When attempting to improve productivity, many companies look first to improving job satisfaction. This is because many people believe that workers who are happy or satisfied are naturally more productive. In many cases and cultures, this is true, but it is not a natural state of affairs. In order to increase productivity without using force or reprimand, a company must instill in its workers a sense of investment in their own productivity.
Creating a connection between job satisfaction and productivity is often accomplished by creating a workplace culture that values productivity and then by weeding out those employees who do not achieve satisfaction within that culture. By getting rid of those individuals who are not satisfied when they are productive, a person can create a group of people for whom job satisfaction and productivity are highly intertwined. The company, however, must work to maintain the investment of the individuals in the company through job enrichment and other token gestures that will ensure the connection is maintained.

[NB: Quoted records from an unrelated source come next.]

## src/rtl/irq_ctrl.sv

```systemverilog
// irq_ctrl: Wishbone-slave interrupt controller with synchronised sources,
// edge/level mode, fixed lowest-index priority and claim/complete.
module irq_ctrl #(
  parameter int NUM_SRC    = 8,
  parameter int ADDR_WIDTH = 8
) (
  input  logic                  clk,
  input  logic                  rst_n,
  input  logic [ADDR_WIDTH-1:0] wb_addr,
  input  logic [31:0]           wb_dat_i,
  output logic [31:0]           wb_dat_o,
  input  logic                  wb_we,
  input  logic [3:0]            wb_sel,
  input  logic                  wb_stb,
  output logic                  wb_ack,
  input  logic [NUM_SRC-1:0]    irq_src,
  output logic                  irq_out
);

  typedef enum logic {
    IDLE,
    BUSY
  } state_t;

  localparam logic [5:0] A_PEND  = 6'h00;
  localparam logic [5:0] A_EN    = 6'h01;
  localparam logic [5:0] A_MODE  = 6'h02;
  localparam logic [5:0] A_CLAIM = 6'h03;
  localparam logic [5:0] A_CMPL  = 6'h04;
  localparam logic [5:0] A_RAW   = 6'h05;

  state_t state;

  logic [NUM_SRC-1:0] s1;
  logic [NUM_SRC-1:0] s2;
  logic [NUM_SRC-1:0] s3;
  logic [NUM_SRC-1:0] edge_pend;
  logic [NUM_SRC-1:0] enable;
  logic [NUM_SRC-1:0] mode;
  logic [NUM_SRC-1:0] pending;
  logic [NUM_SRC-1:0] active;
  logic [NUM_SRC-1:0] edge_set;
  logic [NUM_SRC-1:0] w1c;
  logic [NUM_SRC-1:0] first;
  logic [NUM_SRC-1:0] claim_clr;
  logic [NUM_SRC-1:0] wdat;

  logic [4:0]  cur_id;
  logic [4:0]  claim_id;
  logic [5:0]  reg_idx;
  logic [31:0] rdata;

  logic acc;
  logic rd;
  logic wr;
  logic hit_pend;
  logic hit_en;
  logic hit_mode;
  logic hit_claim;
  logic hit_cmpl;
  logic hit_raw;
  logic claim_go;
  logic cmpl_go;
  logic unused_ok;

  assign unused_ok = ^{wb_sel, wb_addr, wb_dat_i};

  assign acc     = wb_stb && !wb_ack;
  assign rd      = acc && !wb_we;
  assign wr      = acc && wb_we;
  assign reg_idx = wb_addr[7:2];
  assign wdat    = wb_dat_i[NUM_SRC-1:0];

  assign hit_pend  = (reg_idx == A_PEND);
  assign hit_en    = (reg_idx == A_EN);
  assign hit_mode  = (reg_idx == A_MODE);
  assign hit_claim = (reg_idx == A_CLAIM);
  assign hit_cmpl  = (reg_idx == A_CMPL);
  assign hit_raw   = (reg_idx == A_RAW);

  // Level bits follow the synchronised line; edge bits come from the latch.
  assign pending  = (mode & edge_pend) | (~mode & s2);
  assign active   = pending & enable;
  assign edge_set = mode & s2 & ~s3;

  always_comb begin
    claim_id = '0;
    first    = '0;
    for (int i = NUM_SRC - 1; i >= 0; i--) begin
      if (active[i]) begin
        claim_id = 5'(i + 1);
        first    = '0;
        first[i] = 1'b1;
      end
    end
  end

  assign claim_go  = rd && hit_claim
                  && (state == IDLE)
                  && (claim_id != '0);
  assign cmpl_go   = wr && hit_cmpl
                  && (state == BUSY)
                  && (wb_dat_i[4:0] == cur_id);
  assign claim_clr = claim_go ? (first & mode) : '0;
  assign w1c       = (wr && hit_pend) ? (wdat & mode) : '0;

  always_comb begin
    rdata = '0;
    unique case (1'b1)
      hit_pend:  rdata = 32'(pending);
      hit_en:    rdata = 32'(enable);
      hit_mode:  rdata = 32'(mode);
      hit_claim: rdata = (state == IDLE) ? 32'(claim_id) : '0;
      hit_raw:   rdata = 32'(s2);
      default:   rdata = '0;
    endcase
  end

  always_ff @(posedge clk or negedge rst_n) begin
    if (!rst_n) begin
      s1 <= '0;
      s2 <= '0;
      s3 <= '0;
    end else begin
      s1 <= irq_src;
      s2 <= s1;
      s3 <= s2;
    end
  end

  // Set beats clear; leaving edge mode drops any stale latch.
  always_ff @(posedge clk or negedge rst_n) begin
    if (!rst_n) begin
      edge_pend <= '0;
    end else begin
      edge_pend <= mode
                 & ((edge_pend & ~w1c & ~claim_clr)
                 | edge_set);
    end
  end

  always_ff @(posedge clk or negedge rst_n) begin
    if (!rst_n) begin
      enable <= '0;
      mode   <= '0;
    end else if (wr) begin
      if (hit_en) enable <= wdat;
      if (hit_mode) mode <= wdat;
    end
  end

  always_ff @(posedge clk or negedge rst_n) begin
    if (!rst_n) begin
      wb_ack   <= 1'b0;
      wb_dat_o <= '0;
    end else begin
      wb_ack <= acc;
      if (acc) wb_dat_o <= wb_we ? '0 : rdata;
    end
  end

  always_ff @(posedge clk or negedge rst_n) begin
    if (!rst_n) begin
      state   <= IDLE;
      cur_id  <= '0;
      irq_out <= 1'b0;
    end else begin
      irq_out <= (|active) && (state == IDLE);
      unique case (state)
        IDLE: begin
          if (claim_go) begin
            state  <= BUSY;
            cur_id <= claim_id;
          end
        end
        BUSY: begin
          if (cmpl_go) state <= IDLE;
        end
        default: state <= IDLE;
      endcase
    end
  end

endmodule
```
`config.mk`:
```
export PLATFORM = sky130hd
export DESIGN_NAME = div_arbiter
export DESIGN_NICKNAME = d
export VERILOG_FILES = /design/src/rtl/div_arbiter.sv
export SDC_FILE = /design/constraint.sdc
export NUM_CORES = 1
export LEC_CHECK = 0
export ABC_AREA = 1
export CAP_MARGIN = 20
export CORE_ASPECT_RATIO = 1.1
export CORE_MARGIN = 8
export CORE_UTILIZATION = 45
export CTS_CLUSTER_SIZE = 24
export DETAILED_ROUTE_END_ITERATION = 16
export GPL_ROUTABILITY_DRIVEN = 0
export PLACE_DENSITY = 0.86
export SLEW_MARGIN = 20
export SYNTH_ARGS = -nofsm -noshare
export SYNTH_HDL_FRONTEND = slang
export SYNTH_SLANG_ARGS = --single-unit
```
`constraint.sdc`:
```
create_clock -name clk -period 3.1 [get_ports clk]
set_input_delay 0.31 -clock clk [delete_from_list [all_inputs] [get_ports clk]]
set_output_delay 0.31 -clock clk [all_outputs]
set_load 0.1 [all_outputs]
```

Companies that attempt to adjust productivity through improving job satisfaction are often disappointed, but companies that attempt to increase productivity through force without considering how this will affect job satisfaction are often in danger of losing employees. Increasing productivity often makes workers feel that their work is less valuable, because they do not get paid more for doing more. Negating this effect by making efforts to increase job satisfaction in other realms is important for worker morale and for maintaining positive attitudes about the company.
Job satisfaction is itself a difficult category to isolate and diagnose. When talking about job satisfaction with employees as it relates to productivity, the employees themselves may not even understand what measures could be taken in order to make improvements to the existing mode of operation. Experimentation and flexibility may elucidate areas that are problematic, and increased productivity can often be achieved without a reduction in job satisfaction.